No lo es L. cuando se decide a tomar la palabra para explicar que como las latas de Coca Cola y de Cruzcampo son tan parecidas, "el otro día en una barraca me pusieron cerveza y tenía tanta sed que bebí sin darme cuenta". Habla de los malditos dolores, provocados por el exceso de alcohol de otros tiempos, que tiene en las piernas, que a veces le dejan inmóvil y que odia con toda su alma el alcohol, pero, sin decirlo, parece expresar, embarullándose, que hay momentos en que no conoce más aliado que su enemigo.
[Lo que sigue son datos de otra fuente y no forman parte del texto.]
This design comes from an exercise in tuning for small area on the open sky130 flow, not from production work.
Only simulation tests tie the RTL to the original design; equivalence was not proved.
Power is estimated from default activity; no workload was simulated.

==> flow/design.v <==
module trace_retire_buffer #(
    parameter int DEPTH = 8,
    parameter int CNT_W = 16
) (
    input  logic             clk,
    input  logic             rst,
    input  logic             trace_en,
    input  logic             ret_valid,
    input  logic [31:0]      ret_pc,
    input  logic [31:0]      ret_insn,
    input  logic [4:0]       ret_rd_addr,
    input  logic [31:0]      ret_rd_wdata,
    input  logic             trc_ready,
    input  logic             cyc_wr,
    input  logic [31:0]      cyc_wdata,
    input  logic             instret_wr,
    input  logic [63:0]      instret_wdata,
    output logic             trc_valid,
    output logic [31:0]      trc_pc,
    output logic [31:0]      trc_insn,
    output logic [4:0]       trc_rd_addr,
    output logic [31:0]      trc_rd_wdata,
    output logic [31:0]      trc_cycle,
    output logic [2:0]       trc_class,
    output logic [63:0]      instret,
    output logic [CNT_W-1:0] drop_cnt,
    output logic             overflow
);
    localparam int PTR_W = $clog2(DEPTH);
    localparam int ENTRY_W = 32 + 32 + 5 + 32 + 32;   
    localparam logic [2:0] CLS_ALU    = 3'd0;
    localparam logic [2:0] CLS_BRANCH = 3'd1;
    localparam logic [2:0] CLS_JUMP   = 3'd2;
    localparam logic [2:0] CLS_LOAD   = 3'd3;
    localparam logic [2:0] CLS_STORE  = 3'd4;
    localparam logic [2:0] CLS_SYSTEM = 3'd5;
    localparam logic [2:0] CLS_UNK    = 3'd7;
    logic [ENTRY_W-1:0] mem [DEPTH];
    logic [ENTRY_W-1:0] new_e, head;
    logic [PTR_W:0]     wr_ptr, rd_ptr;    
    logic [31:0]        cyc;
    logic [63:0]        instret_q;
    logic [CNT_W-1:0]   drop_q;
    logic               overflow_q;
    logic               empty, full, push, pop, drop;
    function automatic logic [2:0] classify(input logic [31:0] insn);
        logic [6:0] op;
        logic [2:0] f3;
        logic [2:0] c;
        op = insn[6:0];
        f3 = insn[14:12];
        c  = CLS_UNK;
        case (op)
            7'b0110111, 7'b0010111, 7'b0110011, 7'b0010011: c = CLS_ALU;
            7'b1100011: if (f3 != 3'b010 && f3 != 3'b011) c = CLS_BRANCH;
            7'b1101111: c = CLS_JUMP;
            7'b1100111: if (f3 == 3'b000) c = CLS_JUMP;
            7'b0000011: if (f3 == 3'b000 || f3 == 3'b001 || f3 == 3'b010 ||
                            f3 == 3'b100 || f3 == 3'b101) c = CLS_LOAD;
            7'b0100011: if (f3 == 3'b000 || f3 == 3'b001 || f3 == 3'b010) c = CLS_STORE;
            7'b0001111: if (f3 == 3'b000 || f3 == 3'b001) c = CLS_SYSTEM;
            7'b1110011: begin
                if (f3 == 3'b000) begin
                    if (insn == 32'h00000073 || insn == 32'h00100073 ||
                        insn == 32'h30200073 || insn == 32'h10500073)
                        c = CLS_SYSTEM;
                end else if (f3 != 3'b100) begin
                    c = CLS_SYSTEM;
                end
            end
            default: c = CLS_UNK;
        endcase
        classify = c;
    endfunction
    always_comb begin
        empty = (wr_ptr == rd_ptr);
        full  = (wr_ptr[PTR_W-1:0] == rd_ptr[PTR_W-1:0]) && (wr_ptr[PTR_W] != rd_ptr[PTR_W]);
        pop   = !empty && trc_ready;
        push  = ret_valid && trace_en && (!full || pop);
        drop  = ret_valid && trace_en && full && !pop;
    end
    assign new_e = {ret_pc, ret_insn, ret_rd_addr,
                    (ret_rd_addr == 5'd0) ? 32'd0 : ret_rd_wdata, cyc};
    always_ff @(posedge clk or posedge rst) begin
        if (rst) begin
            cyc        <= '0;
            instret_q  <= '0;
            drop_q     <= '0;
            overflow_q <= 1'b0;
        end else begin
            if (cyc_wr) cyc <= cyc_wdata;
            else        cyc <= cyc + 32'd1;
            if (instret_wr)     instret_q <= instret_wdata;
            else if (ret_valid) instret_q <= instret_q + 64'd1;
            if (drop) begin
                overflow_q <= 1'b1;
                if (drop_q != '1) drop_q <= drop_q + 1'b1;
            end
        end
    end
    always_ff @(posedge clk or posedge rst) begin
        if (rst) begin
            wr_ptr <= '0;
            rd_ptr <= '0;
        end else begin
            if (push) wr_ptr <= wr_ptr + 1'b1;
            if (pop)  rd_ptr <= rd_ptr + 1'b1;
        end
    end
    always_ff @(posedge clk) begin
        if (push) mem[wr_ptr[PTR_W-1:0]] <= new_e;
    end
    logic [DEPTH-1:0] rsel;
    logic [ENTRY_W-1:0] g0, g1, g2;
    always_comb begin
        for (int i = 0; i < DEPTH; i++) rsel[i] = (rd_ptr[PTR_W-1:0] == PTR_W'(i));
        g0 = ~((mem[0] & {ENTRY_W{rsel[0]}}) | (mem[1] & {ENTRY_W{rsel[1]}}) | (mem[2] & {ENTRY_W{rsel[2]}}));
        g1 = ~((mem[3] & {ENTRY_W{rsel[3]}}) | (mem[4] & {ENTRY_W{rsel[4]}}) | (mem[5] & {ENTRY_W{rsel[5]}}));
        g2 = ~((mem[6] & {ENTRY_W{rsel[6]}}) | (mem[7] & {ENTRY_W{rsel[7]}}));
        head = ~(g0 & g1 & g2);
    end
    assign trc_valid    = !empty;
    assign {trc_pc, trc_insn, trc_rd_addr, trc_rd_wdata, trc_cycle} = head;
    assign trc_class    = classify(trc_insn);
    assign instret      = instret_q;
    assign drop_cnt     = drop_q;
    assign overflow     = overflow_q;
endmodule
Estas confesiones provocan inquietud en los otros silenciosos oyentes. La noche está cayendo fuera y estas personas están convencidas de que juntos pueden con ella. Que detrás de todos estos años de noche, de todos estos años de tanta borrachera de mierda, hay más cosas. Admito que estoy pasando un mal rato y temo a la próxima persona que pida la palabra.

Lo hace S., una mujer con la mirada quebrada. Ha perdido recientemente su referencia, a su padre, casi de súbito, y pensó en regresar a la botella, tal y como les había contado Matilla: "Un momento de estrés, de dolor, de bloqueo. Entonces lo que te pide tu cerebro, este kilo y medio que tenemos en la cabeza, es coger los atajos". S. se mantiene firme: "No quiero probar el alcohol porque fue lo que me separó de él, lo que me privó tanto tiempo de él. Y puedo tener tentaciones, pero busco alternativas. Anoche le escribí una carta a mi padre".
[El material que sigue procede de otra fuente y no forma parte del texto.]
What follows belongs to an exercise in optimizing a design on an open flow for small area, a short achievable clock period and few clock cycles per item; a production flow would make more cautious choices. Function was checked by simulation only, so behaviour that the tests miss may differ from the original. Power is estimated from default activity; no workload was simulated.

File: flow/flow/run.sh
#!/bin/bash
# Standard ORFS layout, except that synthesis maps with the delay-driven ABC
# script in flow/abc_speed.script and without the adder cell mapping, and the
# port buffers are sky130_fd_sc_hd__buf_1.
set -euo pipefail
rm -rf scripts_abc
cp -r "$FLOW_HOME/scripts" scripts_abc
cp flow/abc_speed.script scripts_abc/abc_speed.script
bash standard.sh SCRIPTS_DIR="$PWD/scripts_abc" ADDER_MAP_FILE= BUFFER_PORTS_ARGS="-buffer_cell sky130_fd_sc_hd__buf_1" finish > standard.log 2>&1
File: flow/flow/abc_speed.script
strash
dch
map -D 2000
topo
stime -c
buffer -c
upsize -c -D 2000
dnsize -c -D 2000
File: flow/standard.sh
#!/bin/bash
# synth_recipe.tcl (not shown) runs the flow's synth.tcl, then flattens the netlist and writes it again
# the make line also repeats each setting of config.mk as NAME=value (left out here)
make -C /OpenROAD-flow-scripts/flow DESIGN_CONFIG=/design/flow/config.mk WORK_HOME=/design/flow/orfs CLKGATE_MAP_FILE= SYNTH_SCRIPT=/design/flow/synth_recipe.tcl "${@:-finish}"
File: flow/config.mk
export PLATFORM = sky130hd
export DESIGN_NAME = battery_soc_power_mode_controller
export DESIGN_NICKNAME = battery_soc_power_mode_controller
export VERILOG_FILES = /design/flow/design.v
export SDC_FILE = /design/flow/constraint.sdc
export NUM_CORES = 4
export LEC_CHECK = 0
export CAP_MARGIN = 20
export CORE_MARGIN = 2
export CORE_UTILIZATION = 40
export PLACE_DENSITY = 0.6
export SETUP_SLACK_MARGIN = 2.0
export SLEW_MARGIN = 20
export TNS_END_PERCENT = 100
File: flow/constraint.sdc
create_clock -name core_clock -period 5.0 [get_ports {clk}]
set_input_delay 1.0000 -clock core_clock [delete_from_list [all_inputs] [get_ports {clk}]]
set_output_delay 1.0000 -clock core_clock [all_outputs]
set_load 0.01 [all_outputs]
En la asociación ARCA creen que se está incubando una desolación inmensa entre muchas víctimas de esta crisis económica cuya estación término es el alcohol. El power point exhibido en la terapia, diseñado por Gilbert Rahola, catedrático de Farmacología del Departamento de Neurociencias de la Universidad de Cádiz, describe caminos neuronales, invasiones de placer y olvido, de sedación, en la que el alcohol se enseñorea cuando las cosas no funcionan.
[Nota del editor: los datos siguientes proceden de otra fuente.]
Source: an optimization exercise on an open RTL-to-GDS flow (aim: small area, a short achievable clock period and few clock cycles per item). Production flows keep margins and buffers that such runs may drop.
At most, simulation tests tie the RTL to the original design; equivalence was not proved.
No activity file was given, so power comes from the tool's default toggle rates.

Design byte_pattern_replace_core, start of the top module:
module byte_pattern_replace_core (
   input  logic        clock,
   input  logic        reset,
   input  logic        req_valid,
   output logic        req_ready,
   input  logic [8:0]  req_data,
   output logic        rsp_valid,
   input  logic        rsp_ready,
   output logic [26:0] rsp_data,
   input  logic        csr_write_en,
   input  logic [2:0]  csr_index,
   input  logic [63:0] csr_write_data
);
   localparam int N = 17;    
   logic [15:0][7:0] pat_q, rpl_q;
   logic [4:0]       len_q;      
   logic [15:0]      lim_q;
   logic [63:0]      wd;
   logic [5:0]       cfg_en;
   assign wd = csr_write_data & {64{~reset}};
   always_comb begin
      for (int k = 0; k < 6; k++)
         cfg_en[k] = reset | (csr_write_en && csr_index == 3'(k));
   end
   always_ff @(posedge clock) begin
      if (cfg_en[0]) pat_q[7:0]  <= wd;
      if (cfg_en[1]) pat_q[15:8] <= wd;
      if (cfg_en[2]) rpl_q[7:0]  <= wd;
      if (cfg_en[3]) rpl_q[15:8] <= wd;
      if (cfg_en[4]) len_q <= (wd[4] && wd[3:0] != 4'd0) ? 5'd16 : wd[4:0];
      if (cfg_en[5]) lim_q <= wd[15:0];
   end
   logic [3:0]  lm1;
   logic        lz, l1, lim0;
   logic [15:0] len_oh;     
   logic [N-1:0] len_lt;    
   always_comb begin
      lm1  = 4'(len_q - 5'd1);
      lz   = len_q == 5'd0;
      l1   = len_q == 5'd1;
      lim0 = lim_q == 16'd0;
      for (int j = 0; j < 16; j++) len_oh[j] = len_q == 5'(j + 1);
      for (int p = 0; p < N; p++) len_lt[p] = 5'(p) < len_q;
   end
   logic        ib_v, ib_rp, ib_e;
   logic        rs1;         
   logic [7:0]  ib_b;
   logic [15:0] eq_q;        
   logic        dlast;       
   logic [N-1:0][7:0] qb;
   logic [N-1:0] qe, qr, qn;
   logic [4:0]  occ;         
   logic        room;        
   logic        has_com;     
   logic [3:0]  fill;        
   logic [4:0]  rix;         
   logic [15:0] dv;          
   logic [15:0] cnt_in;      
   logic        allow_q;     
  ...
For scale: roughly 1800 cells after synthesis, ~110 I/O pins.
make LEC_CHECK=0 CAP_MARGIN=20 CORE_MARGIN=2 CORE_UTILIZATION=55 SETUP_SLACK_MARGIN=3.6 SLEW_MARGIN=20 finish   # period 6.5 ns
run.sh (not shown) runs the stock make flow with config.mk's settings and CLKGATE_MAP_FILE= SYNTH_SCRIPT=/design/flow/synth_recipe.tcl, a recipe that flattens the netlist after the stock synthesis.
Testbench counts at the start, summed over its fixed seeds: cycles 23,020, bytes 22,436.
A mi alrededor tengo una decena de personas a las que las cosas no les han funcionado. El terapeuta describe cómo levantar empalizadas contra la recaída, se puede hacer, pero sospecho que sabe quién recaerá y quién no, quién tomará el atajo. Cinco círculos de vasos de whisky. En la pantalla se mantiene el cerebro de colores cuando se despiden los asistentes. Pesa kilo y medio. Ahí se van con su kilo y medio de dudas y miedos. Ya es de noche y las noches son siempre largas. Cada noche más sin beber es su victoria, su rebeldía.